23 Jun - 3 min read
Research house and brokerage firm UOB Kay Hian has commented that the upcoming arrival of new digital banks will not jeopardise the position of traditional banks in the near to medium term. In fact, the new players will even complement the incumbent banks to provide financial products and increase financial inclusivity for the underserved market.
To justify its statement, UOB Kay Hian said that digital banks are essentially limited by their asset cap in the foundational years and the fact that they can only focus on underserved market. “Based on the combined RM15 billion asset size cap, this equates to less than 1% of total system loans and deposit base. As such we opine that the disruption from the five new digital banking players is likely to be muted, and these banks should be able to exist together with the traditional banks to help enhance the range of financial products and financial inclusion of the underserved market,” it said.

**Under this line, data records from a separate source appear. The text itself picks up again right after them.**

[src/sce_pkg.sv]
// shared types and constants for the clause energy walker
package sce_pkg;

    // operation codes carried by an input word
    typedef enum logic [1:0] {
        OP_LOAD  = 2'd0,
        OP_START = 2'd1,
        OP_FLIP  = 2'd2
    } t_op;

    // configuration register indexes
    localparam logic [1:0] CFG_NUM_VARS    = 2'd0;
    localparam logic [1:0] CFG_NUM_CLAUSES = 2'd1;
    localparam logic [1:0] CFG_LOW_LIMIT   = 2'd2;

    // configuration reset values
    localparam logic [6:0] RST_NUM_VARS    = 7'd40;
    localparam logic [8:0] RST_NUM_CLAUSES = 9'd160;
    localparam logic [8:0] RST_LOW_LIMIT   = 9'd8;

    // commands from the controller to the datapath
    typedef struct packed {
        logic load;       // write one clause entry
        logic begin_eval; // take assignment or flip, clear the walk
        logic walk;       // step through the clause table
        logic div_go;     // launch the histogram division
        logic finish;     // update start and peak, register the result
    } t_dp_cmd;

    // status from the datapath to the controller
    typedef struct packed {
        logic walk_done;
        logic div_done;
    } t_dp_stat;

endpackage

[src/sce_ctrl.sv]
// controller state machine sequencing walk, division and result
module sce_ctrl (
    input  logic              i_clk,
    input  logic              i_rst_n,
    input  logic              i_start,
    input  logic [1:0]        i_operation,
    input  sce_pkg::t_dp_stat i_stat,
    output sce_pkg::t_dp_cmd  o_cmd,
    output logic              o_busy
);

    typedef enum logic [1:0] {
        ST_IDLE,
        ST_WALK,
        ST_DIV
    } t_state;

    t_state r_state;
    t_state n_state;
    logic   r_busy;
    logic   w_accept;

    assign w_accept = i_start && !r_busy;
    assign o_busy   = r_busy;

    // next state and commands
    always_comb begin
        n_state = r_state;
        o_cmd   = '0;
        case (r_state)
            ST_IDLE: begin
                if (w_accept && i_operation == sce_pkg::OP_LOAD) begin
                    o_cmd.load = 1'b1;
                end
                if (w_accept && (i_operation == sce_pkg::OP_START ||
                                 i_operation == sce_pkg::OP_FLIP)) begin
                    o_cmd.begin_eval = 1'b1;
                    n_state          = ST_WALK;
                end
            end
            ST_WALK: begin
                o_cmd.walk = 1'b1;
                if (i_stat.walk_done) begin
                    o_cmd.div_go = 1'b1;
                    n_state      = ST_DIV;
                end
            end
            ST_DIV: begin
                if (i_stat.div_done) begin
                    o_cmd.finish = 1'b1;
                    n_state      = ST_IDLE;
                end
            end
            default: begin
                n_state = ST_IDLE;
            end
        endcase
    end

    // state and busy flag
    always_ff @(posedge i_clk) begin
        if (!i_rst_n) begin
            r_state <= ST_IDLE;
            r_busy  <= 1'b0;
        end else begin
            r_state <= n_state;
            r_busy  <= (n_state != ST_IDLE);
        end
    end

endmodule
### src/rtl/pairwise_order_concordance_macros.svh
// ----------------------------------------------------------------------------
// pairwise order concordance assertion macros
// shared property wrappers, clocked on aclk and held off while aresetn is low
// ----------------------------------------------------------------------------
`ifndef PAIRWISE_ORDER_CONCORDANCE_MACROS_SVH
`define PAIRWISE_ORDER_CONCORDANCE_MACROS_SVH

// consequent must hold in the same cycle as the antecedent
`define POC_ASSERT_NOW(label, ante, cons) \
    label: assert property (@(posedge aclk) disable iff (!aresetn) (ante) |-> (cons)) \
        else $error("pairwise order concordance check failed");

// consequent must hold in the cycle after the antecedent
`define POC_ASSERT_NEXT(label, ante, cons) \
    label: assert property (@(posedge aclk) disable iff (!aresetn) (ante) |=> (cons)) \
        else $error("pairwise order concordance check failed");

`endif

### src/rtl/poc_pkg.sv
// ----------------------------------------------------------------------------
// poc_pkg
// shared field widths, stream widths and result status codes
// ----------------------------------------------------------------------------
package poc_pkg;

    // input field widths
    localparam int IN_VALUE_W = 32;
    localparam int S_DATA_W   = 2 * IN_VALUE_W;

    // result field widths
    localparam int Q_W       = 17;
    localparam int Q_FRAC_W  = 16;
    localparam int SCORE_W   = 12;
    localparam int PAIRS_W   = 11;
    localparam int STATUS_W  = 2;
    localparam int M_FIELD_W = Q_W + SCORE_W + PAIRS_W + STATUS_W;
    localparam int M_DATA_W  = ((M_FIELD_W + 7) / 8) * 8;

    // accuracy reported when no pair counts
    localparam logic [Q_W-1:0] Q16_ONE = Q_W'(1) << Q_FRAC_W;

    // result status codes
    typedef enum logic [STATUS_W-1:0] {
        STATUS_OK       = 2'd0,
        STATUS_NO_MASS  = 2'd1,
        STATUS_OVERFLOW = 2'd2
    } status_t;

endpackage
## src/hw/rtl/spd_pkg.sv

```systemverilog
// ----------------------------------------------------------------------------
// Signal pending dispatch package
// Shared types, codes and sizes for the signal pending dispatch block.
// ----------------------------------------------------------------------------
package spd_pkg;

  localparam int PROCESS_SLOTS = 8;
  localparam int SIGNAL_COUNT  = 32;

  localparam int PROC_W   = 3;
  localparam int SIGNUM_W = 6;
  localparam int DSIG_W   = 5;
  localparam int ACTIVE_W = 4;
  localparam int WORD_W   = 64;
  localparam int CODE_W   = 8;
  localparam int MASK_W   = SIGNAL_COUNT - 1;
  localparam int SIGIDX_W = $clog2(SIGNAL_COUNT);
  localparam int ADDR_W   = PROC_W + SIGIDX_W;
  localparam int RAM_DEPTH = PROCESS_SLOTS * SIGNAL_COUNT;

  localparam logic [1:0] OP_INSTALL = 2'd0;
  localparam logic [1:0] OP_SEND    = 2'd1;
  localparam logic [1:0] OP_DELIVER = 2'd2;

  localparam logic [1:0] ACT_NONE  = 2'd0;
  localparam logic [1:0] ACT_ENTER = 2'd1;
  localparam logic [1:0] ACT_EXIT  = 2'd2;

  localparam int SIG_INT  = 2;
  localparam int SIG_KILL = 9;
  localparam int SIG_TERM = 15;

  localparam logic [CODE_W-1:0] EXIT_BASE  = 8'd128;
  localparam logic [WORD_W-1:0] FRAME_WORD = 64'd8;

  localparam logic [ACTIVE_W-1:0] ACTIVE_RESET = 4'd8;

  localparam logic [MASK_W-1:0] FATAL_MASK =
    (MASK_W'(1) << (SIG_INT - 1)) | (MASK_W'(1) << (SIG_KILL - 1)) |
    (MASK_W'(1) << (SIG_TERM - 1));

  typedef struct packed {
    logic [1:0]          opcode;
    logic [PROC_W-1:0]   process;
    logic [SIGNUM_W-1:0] signal_number;
    logic [WORD_W-1:0]   handler_address;
    logic [WORD_W-1:0]   return_address;
    logic [WORD_W-1:0]   stack_pointer;
  } cmd_t;

  typedef struct packed {
    logic                status;
    logic [1:0]          action;
    logic [DSIG_W-1:0]   delivered_signal;
    logic [WORD_W-1:0]   next_address;
    logic [WORD_W-1:0]   new_stack_pointer;
    logic [WORD_W-1:0]   stack_store_word;
    logic [CODE_W-1:0]   exit_code;
  } result_t;

  typedef struct packed {
    logic              status;
    logic [1:0]        action;
    logic [DSIG_W-1:0] dsig;
  } decision_t;

  typedef struct packed {
    logic              we;
    logic [ADDR_W-1:0] waddr;
    logic [ADDR_W-1:0] raddr;
  } ram_req_t;

endpackage

```

## src/hw/rtl/spd_pending.sv

```systemverilog
// ----------------------------------------------------------------------------
// Pending mask and handler presence tracking
// Holds the pending mask and handler presence flags of every process, picks
// the signal to deliver and drives the handler memory.
// ----------------------------------------------------------------------------
module spd_pending (
  input  logic                              clk,
  input  logic                              rst,
  input  logic                              valid,
  input  spd_pkg::cmd_t                     cmd,
  input  logic [spd_pkg::ACTIVE_W-1:0]      active_processes,
  output spd_pkg::decision_t                decision,
  output spd_pkg::ram_req_t                 ram_req
);
  import spd_pkg::*;

  logic [PROCESS_SLOTS-1:0][MASK_W-1:0] pending;
  logic [PROCESS_SLOTS-1:0][MASK_W-1:0] handler_set;

  logic [PROC_W-1:0]   proc;
  logic                sig_ok;
  logic [DSIG_W-1:0]   sig_idx;
  logic [MASK_W-1:0]   cur;
  logic [MASK_W-1:0]   set;
  logic [MASK_W-1:0]   cands;
  logic [MASK_W-1:0]   low;
  logic [MASK_W-1:0]   clr;
  logic [DSIG_W-1:0]   pick;
  logic                found;
  logic                enter;
  logic                send_bad;

  always_comb begin
    proc     = cmd.process;
    sig_ok   = (cmd.signal_number != '0) &&
               (cmd.signal_number < SIGNUM_W'(SIGNAL_COUNT));
    sig_idx  = DSIG_W'(cmd.signal_number - SIGNUM_W'(1));
    cur      = pending[proc];
    set      = handler_set[proc];
    cands    = cur & (set | FATAL_MASK);
    low      = cands & (~cands + MASK_W'(1));
    clr      = low | (low - MASK_W'(1));
    found    = |cands;
    enter    = |(low & set);
    send_bad = {1'b0, proc} >= active_processes;
    pick     = '0;
    for (int i = 0; i < MASK_W; i++) begin
      if (low[i]) begin
        pick = pick | DSIG_W'(i + 1);
      end
    end
  end

  always_comb begin
    decision = '0;
    ram_req.we    = 1'b0;
    ram_req.waddr = {proc, cmd.signal_number[SIGIDX_W-1:0]};
    ram_req.raddr = {proc, pick[SIGIDX_W-1:0]};
    case (cmd.opcode)
      OP_INSTALL: begin
        decision.status = !sig_ok;
        ram_req.we      = valid && sig_ok;
      end
      OP_SEND: begin
        decision.status = !sig_ok || send_bad;
      end
      OP_DELIVER: begin
        if (found) begin
          decision.action = enter ? ACT_ENTER : ACT_EXIT;
          decision.dsig   = pick;
        end
      end
      default: begin
        decision.status = 1'b1;
      end
    endcase
  end

  always_ff @(posedge clk) begin
    if (rst) begin
      pending     <= '0;
      handler_set <= '0;
    end else if (valid) begin
      case (cmd.opcode)
        OP_INSTALL: begin
          if (sig_ok) begin
            handler_set[proc][sig_idx] <= (cmd.handler_address != '0);
          end
        end
        OP_SEND: begin
          if (sig_ok && !send_bad) begin
            pending[proc][sig_idx] <= 1'b1;
          end
        end
        OP_DELIVER: begin
          pending[proc] <= cur & ~clr;
        end
        default: begin
        end
      endcase
    end
  end

endmodule

```

## config.mk

```make
export PLATFORM = sky130hd
export DESIGN_NAME = spd_pending
export DESIGN_NICKNAME = d
export VERILOG_FILES = /design/src/hw/rtl/spd_pkg.sv /design/src/hw/rtl/spd_pending.sv
export SDC_FILE = /design/constraint.sdc
export NUM_CORES = 1
export LEC_CHECK = 0
export BUFFER_PORTS_ARGS = -buffer_cell sky130_fd_sc_hd__buf_2
export CAP_MARGIN = 0
export CELL_PAD_IN_SITES_DETAIL_PLACEMENT = 0
export CELL_PAD_IN_SITES_GLOBAL_PLACEMENT = 1
export CORE_AREA = 2 2 246 248
export CTS_CLUSTER_SIZE = 28
export DETAILED_ROUTE_END_ITERATION = 8
export DIE_AREA = 0 0 248 250
export GPL_TIMING_DRIVEN = 0
export PLACE_DENSITY_LB_ADDON = 0.1
export REMOVE_ABC_BUFFERS = 1
export SLEW_MARGIN = 20
export SYNTH_ARGS = -nofsm -noshare
export SYNTH_HDL_FRONTEND = slang
export SYNTH_SLANG_ARGS = --single-unit
```

## constraint.sdc

```tcl
create_clock -name clk -period 9.1 [get_ports clk]
set_input_delay 1.82 -clock clk [delete_from_list [all_inputs] [get_ports clk]]
set_output_delay 1.82 -clock clk [all_outputs]
set_load 0.01 [all_outputs]
```

# After elaboration in Yosys (flattened, before gate mapping)
# Cells that the tools add are included.
# word_totals
inputBits,210
output_inout_bits,25
latch_bits,0
rom_bits,0
mem_bits_rw,0
elab_cells,122
n_memories,0
register_bits,496
# classes
multipliers,0
n_reduce_logical,19
bitwise_logic,8
addsub,3
magnitude_cmp,6
n_shift,0
eq_ne,3
div_mod_pow,0
mux,67
# ops
op,n
248-bit 2-to-1 mux,17
248-bit bitwise mux,2
248-bit case mux with 2 select lines,1
248-bit bitwise OR,1
31-bit binary-select mux with 3-bit select,2
31-bit demux with 3-bit select,2
31-bit AND,4
31-bit 2-to-1 mux,4
5-bit 2-to-1 mux,16
64-bit nonzero test,1
31-bit inverter,2
31-bit OR reduction,2
4-bit 2-to-1 mux,8
31-bit by 1-bit adder with 31-bit output (second input constant),1
31-bit bitwise OR,1
31-bit by 1-bit subtractor with 31-bit output (second input constant),1
7-bit 2-to-1 mux,3
3-bit 2-to-1 mux,4
5-bit by 6-bit < comparator with 1-bit output (second input constant),1
6-bit < comparator (second input constant),1
2-bit 2-to-1 mux,3
3-bit AND reduction,2
2-bit nonzero test,3
6-bit nonzero test,1
other kinds (16),23

# Logic depth before layout (Yosys ltp)
# depth
word_depth,40
depth_mapped,17
depth_no_buf,11

# Least setup slack after synthesis
# OpenSTA, ideal clock, no wires.
# synth_timing
path_type,input -> output
startpoint,input port cmd[200] (netlist bit)
endpoint,output port decision[0] (netlist bit)
required_ns,7.280
path_stages,12
slack_ns,2.849
path_buffers,3
arrival_time_ns,4.431
path_cell_list,buf_6 > buf_6 > buf_2 > mux2_2 > a221o_1 > a222oi_1 > a21oi_1 > nor4b_1 > nor2_1 > o2111ai_1 > or4b_1 > and2_1
# synth_lines
item,line_no,rtl
start: declaration,spd_pending.sv:10,"input spd_pkg::cmd_t cmd,"
end: declaration,spd_pending.sv:12,"output spd_pkg::decision_t decision,"

==> results.sh <==
export IMPL_cts_buffers=56
export IMPL_yosys_warnings=0
export IMPL_cts_buffer_depth=3
export IMPL_synth_area_leaders="dfxtp_1 41%, a211oi_1 12%, a21oi_1 11%, mux4_2 6.1%, nor2_1 3.5%"
export IMPL_cap_violations=0
export IMPL_leakage_nw=9.05
export IMPL_wirelength_um=107000
export IMPL_p_per_area_mw_per_mm2=177
export IMPL_setup_viol=0
export IMPL_outcome="complete, no violations"
export IMPL_grt_overflow=0
export IMPL_fin_skew_ps=32.0
export IMPL_min_period_over_period=0.990
export IMPL_dr_pass1_iters=6
export IMPL_crit_type="in -> out"
export IMPL_crit_fanout=45
export IMPL_routedWlPerCell_um=31.0
export IMPL_cts_resized=0
export IMPL_netlist_cell_type_count=98
export IMPL_final_min_clock_period_ps=9010
export IMPL_start_kind="input port"
export IMPL_track_usage=0.337
export IMPL_syn_avg_cell_area_um2=9.01
export IMPL_cp_end_kind="primary output"
export IMPL_synth_xor_area_share=0
export IMPL_antenna_found_initial=1
export IMPL_grt_start_max_net_pins=124
export IMPL_die_area_mm2=0.0620
export IMPL_fmax_ghz=0.111
export IMPL_antenna_cells=0
export IMPL_ys_async_sr_fraction=0
export IMPL_h_tree_depth=2
export IMPL_drive_gt1_frac=0.178
export IMPL_post_synth_top_count_cell="a21oi_1"
export IMPL_synth_top_flop_cell="dfxtp_1"
export IMPL_hold_buffers=0
export IMPL_viasPerCell=6.71
export IMPL_synth_edf_count=0
export IMPL_cts_tree="done"
export IMPL_cp_startpoint="cmd[200]"
export IMPL_timing_slew_headroom=0.180
export IMPL_synth_simple_area_share=0.116
export IMPL_root_buffer="clkbuf_16"
export IMPL_initial_core_util=0.406
export IMPL_dr_total_vias=23200
export IMPL_cp_top_family="simple AND/OR/NAND/NOR gates"
export IMPL_reg2regPathDepth=9
export IMPL_netlist_instances=2684
export IMPL_hold_violations=0
export IMPL_synth_compound_area_frac=0.326
export IMPL_hold_depth=2
export IMPL_synth_area_leader_cell="dfxtp_1"
export IMPL_synthAdderAreaFrac=0.00155
export IMPL_clk_latency_ps=640
export IMPL_crit_chain="buf_8, buf_16, nor2b_2, nand2_1, o221a_2, nor2_1, or4b_1, nor3_2, a311oi_1, nor3b_1, and4_1, buf_2"
export IMPL_crit_buf_inv=3
export IMPL_hpwl_um=69100
export IMPL_cp_required_ps=7280
export IMPL_tns_ps=0
export IMPL_worstMarginPinSlew_ps=1230
export IMPL_drv_slew=0
export IMPL_yosysSeqAreaShare=0.410
export IMPL_slowest_delay_ps=860
export IMPL_min_to="pending[192]"
export IMPL_netlist_area_mm2=0.0242
export IMPL_ant_nets=0
export IMPL_synth_top_family_by_area="compound AO/OA/AOI/OAI gates"
export IMPL_r2r_start="handler_set[159]"
export IMPL_r2r_end="pending[144]"
export IMPL_grt_pass1_wl_um=154000
export IMPL_yosys_top_cells_count="511 x a21oi_1, 496 x dfxtp_1, 387 x a211oi_1"
export IMPL_numPortBuffers=106
export IMPL_die_h_um=250
export IMPL_vdd_ir_drop_max_uv=145
export IMPL_min_delay_start="pending[192]"
export IMPL_rrSetupSlack_ps=4730
export IMPL_std_cell_rows=90
export IMPL_worst_ep_arrival_time_ps=7190
export IMPL_drc=0
export IMPL_place_gp_congestion=0.988
export IMPL_holdCritPathClass="reg -> reg"
export IMPL_syn_to_final_growth_pct=14.4
export IMPL_totalPowerFinal_w=0.00490
export IMPL_crit_slowest_cell="nand2_1"
export IMPL_grt_pass1_vias=21800
export IMPL_rsz0062_at_grt="no"
export IMPL_nNetsFinal=2844
export IMPL_ys_ff_latch=496
export IMPL_core_area_mm2=0.0596
export IMPL_netlist_area_leader_share=0.410
export IMPL_fill_cells=5656
export IMPL_cts_num_sinks=496
export IMPL_drtIter0Drc=2602
export IMPL_die_w_um=248
export IMPL_io_pins=235
export IMPL_muxShareOfSynthArea=0.0902
export IMPL_path_clk_slew_ps=50
## tightest hold or removal path, stage by stage, from the launching register on
cell	delay, ps
dfxtp_1	310
nand2_1	50
a21oi_1	50
## layout by cell type (no fill, tap or decap), types with 24 or more instances in the layout
cell       netlist  final
clkbuf_16        0     58
mux4_2          66     66
mux2i_1         39     39
a211oi_1       387    385
o21ai_0         27     27
nor2_4           1     26
nor3_1         119    115
o221a_2         29     29
a21oi_1        511    508
nand2_1         73     66
mux2_2          24     24
buf_2           20    103
nor2_1         225    177
nand3_1         26     26
dfxtp_1        496    496
## report_power, final
part	leakage [nW]	internal, W	switching (W)
sequential	4.00	0.00219	0.0000163
combinational	4.19	0.000143	0.000357
clock	0.855	0.00125	0.000942
total	9.05	0.00358	0.00131
## sequential cells by signal (all words and copies together), names as in the netlist
name         cells
handler_set    248
pending        248
## what timing repair did
action / 4_1_cts / 5_1_grt
setup endpoints to repair: 1 / 1
setup buffers: 0 / 3
endpoints found under the hold margin: 0 / 0
pin swaps: 1 / 1
## worst max-delay path by stage
| stage | to | slack [ps] | cells after the start |
|---|---|---|---|
| after floorplan | decision[1] | 2490 | 4 |
| after global placement | pending[192] | -6510 | 6 |
| after detailed placement | decision[5] | -20 | 14 |
| after CTS | decision[5] | 90 | 14 |
| after global routing | decision[6] | 100 | 12 |
| final | decision[6] | 90 | 12 |
## logic make-up (layout without fill, tap and decap cells)
family,Yosys count,in the layout
AO/OA/AOI/OAI,1190,1190
AND/OR/NAND/NOR,576,576
flip-flops,496,496
buffers and inverters,287,271
multiplexers,132,132
adder cells (fa/ha/maj),3,3
## stage by stage
step / cells / setup WS, ps / util / hold slack, ps / area [um^2]
finish: 3450 / 94.1 / 0.464 / 459 / 27700
CTS: 3447 / 93.7 / 0.464 / 461 / 27600
detailed placement: 3352 / -24.2 / 0.435 / 449 / 25900
global placement: 3298 / -6510 / 0.410 / 438 / 24400
floorplan: 2410 / 2490 / - / 425 / 22900
global route: 3450 / 101 / 0.464 / 481 / 27700
## layer usage
layer  GRT usage  wire length [um]
met1       0.463             45300
met2       0.512             47600
met3      0.0770              9870
met4       0.131              4160
met5           0                 0
## area by class of cell
class | instances | area, um^2 | share of cell area
multi-input cells | 1901 | 13300 | 0.481
clock inverters | 10 | 61.3 | 0.00222
well taps | 782 | 978 | 0.0354
flip-flops and latches | 496 | 9930 | 0.359
inverters | 13 | 51.3 | 0.00185
repair buffers | 163 | 1680 | 0.0609
clock buffers | 85 | 1660 | 0.0601
Note: power is estimated with default switching activity, not from simulation.
### src/rtl/step_detector_peak_qualifier_assert.svh
// assertion macros shared by the step detector rtl
`ifndef STEP_DETECTOR_PEAK_QUALIFIER_ASSERT_SVH
`define STEP_DETECTOR_PEAK_QUALIFIER_ASSERT_SVH

`ifndef SYNTHESIS

// check with the property disabled while reset is high
`define SDPQ_ASSERT(label, clk, rst, prop) \
  label: assert property (@(posedge clk) disable iff (rst) prop) \
    else $error("sdpq assertion failed");

// check that also runs during reset
`define SDPQ_CHECK(label, clk, prop) \
  label: assert property (@(posedge clk) prop) \
    else $error("sdpq check failed");

`else

`define SDPQ_ASSERT(label, clk, rst, prop)
`define SDPQ_CHECK(label, clk, prop)

`endif

`endif

### src/rtl/sdpq_pkg.sv
// shared types and constants of the step detector
`timescale 1ns / 1ps

package sdpq_pkg;

  // configuration register indexes
  localparam int unsigned CFG_IDX_W = 4;
  localparam logic [CFG_IDX_W-1:0] REG_LOW_PASS_ALPHA = 4'd0;
  localparam logic [CFG_IDX_W-1:0] REG_GRAVITY_ALPHA  = 4'd1;
  localparam logic [CFG_IDX_W-1:0] REG_ENTER_THRESH   = 4'd2;
  localparam logic [CFG_IDX_W-1:0] REG_EXIT_THRESH    = 4'd3;
  localparam logic [CFG_IDX_W-1:0] REG_MIN_PEAK_LEVEL = 4'd4;
  localparam logic [CFG_IDX_W-1:0] REG_MIN_PEAK_WIDTH = 4'd5;
  localparam logic [CFG_IDX_W-1:0] REG_MAX_PEAK_WIDTH = 4'd6;
  localparam logic [CFG_IDX_W-1:0] REG_MIN_STEP_GAP   = 4'd7;

  // register reset values
  localparam logic [15:0] RST_LOW_PASS_ALPHA = 16'd13107;
  localparam logic [15:0] RST_GRAVITY_ALPHA  = 16'd655;
  localparam logic [15:0] RST_ENTER_THRESH   = 16'd614;
  localparam logic [15:0] RST_EXIT_THRESH    = 16'd205;
  localparam logic [15:0] RST_MIN_PEAK_LEVEL = 16'd819;
  localparam logic [15:0] RST_MIN_PEAK_WIDTH = 16'd50;
  localparam logic [15:0] RST_MAX_PEAK_WIDTH = 16'd400;
  localparam logic [15:0] RST_MIN_STEP_GAP   = 16'd250;

  // sample format
  localparam int unsigned SAMPLE_FRAC_BITS = 12;

  // input queue depth between front and back
  localparam int unsigned QDEPTH = 2;
  localparam int unsigned QPTR_W = $clog2(QDEPTH);
  localparam int unsigned QCNT_W = $clog2(QDEPTH + 1);

  // configuration register set
  typedef struct packed {
    logic [15:0] low_pass_alpha;
    logic [15:0] gravity_alpha;
    logic [15:0] enter_thresh;
    logic [15:0] exit_thresh;
    logic [15:0] min_peak_level;
    logic [15:0] min_peak_width;
    logic [15:0] max_peak_width;
    logic [15:0] min_step_gap;
  } cfg_t;

  // one queued sample, tagged by the front
  typedef struct packed {
    logic [15:0] accel_magnitude;
    logic [31:0] time_ms;
    logic        seed;
  } item_t;

endpackage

For context, Bank Negara Malaysia (BNM) had previously said that it intends to issue a total of five digital banking licences to qualified applicants. The licencing framework for digital banks that was subsequently published dictated that these new digital banks are only allowed to have an asset threshold of not more than RM3 billion each. They are also required to abide by a simplified regulatory framework during the initial three to five years of operation (the foundational phase), with a focus on the unserved and underserved groups within Malaysia.
UOB Kay Hian further noted that most traditional banks seemed to have opted out from applying for the licence, preferring to focus on their own existing digital initiatives. The Covid-19 pandemic has prompted the banks to fast-track their digital banking transformation progress as consumers show a growing preference for online banking following the onset of the new normal. This includes an accelerated adoption of the electronic-Know-Your-Customer (eKYC) technology, allowing the onboarding of customers without requiring them to visit bank branches.
Aside from that, UOB Kay Hian said that many banks are also likely to refrain from applying because their existing licences already allow them to compete in the same space as digital banks. It said that as of now, only RHB has expressed clear interest in the licence, having submitted a joint-bid alongside Axiata Group. CIMB, meanwhile, is said to be still in the midst of considering; if it does join the race, it will probably do so through its subsidiary, Touch ‘n Go.
Application for the digital banking licence is slated to end on 30 June 2021, and the results are expected to be announced by the first quarter of 2022. As of April 2021, BNM said that as many as 40 parties have registered their interest in applying for a digital banking licence, including BigPay, AirAsia, Grab, Razer, and Sunway. Since then, more parties have expressed their intentions to bid, such as Pertama Digital.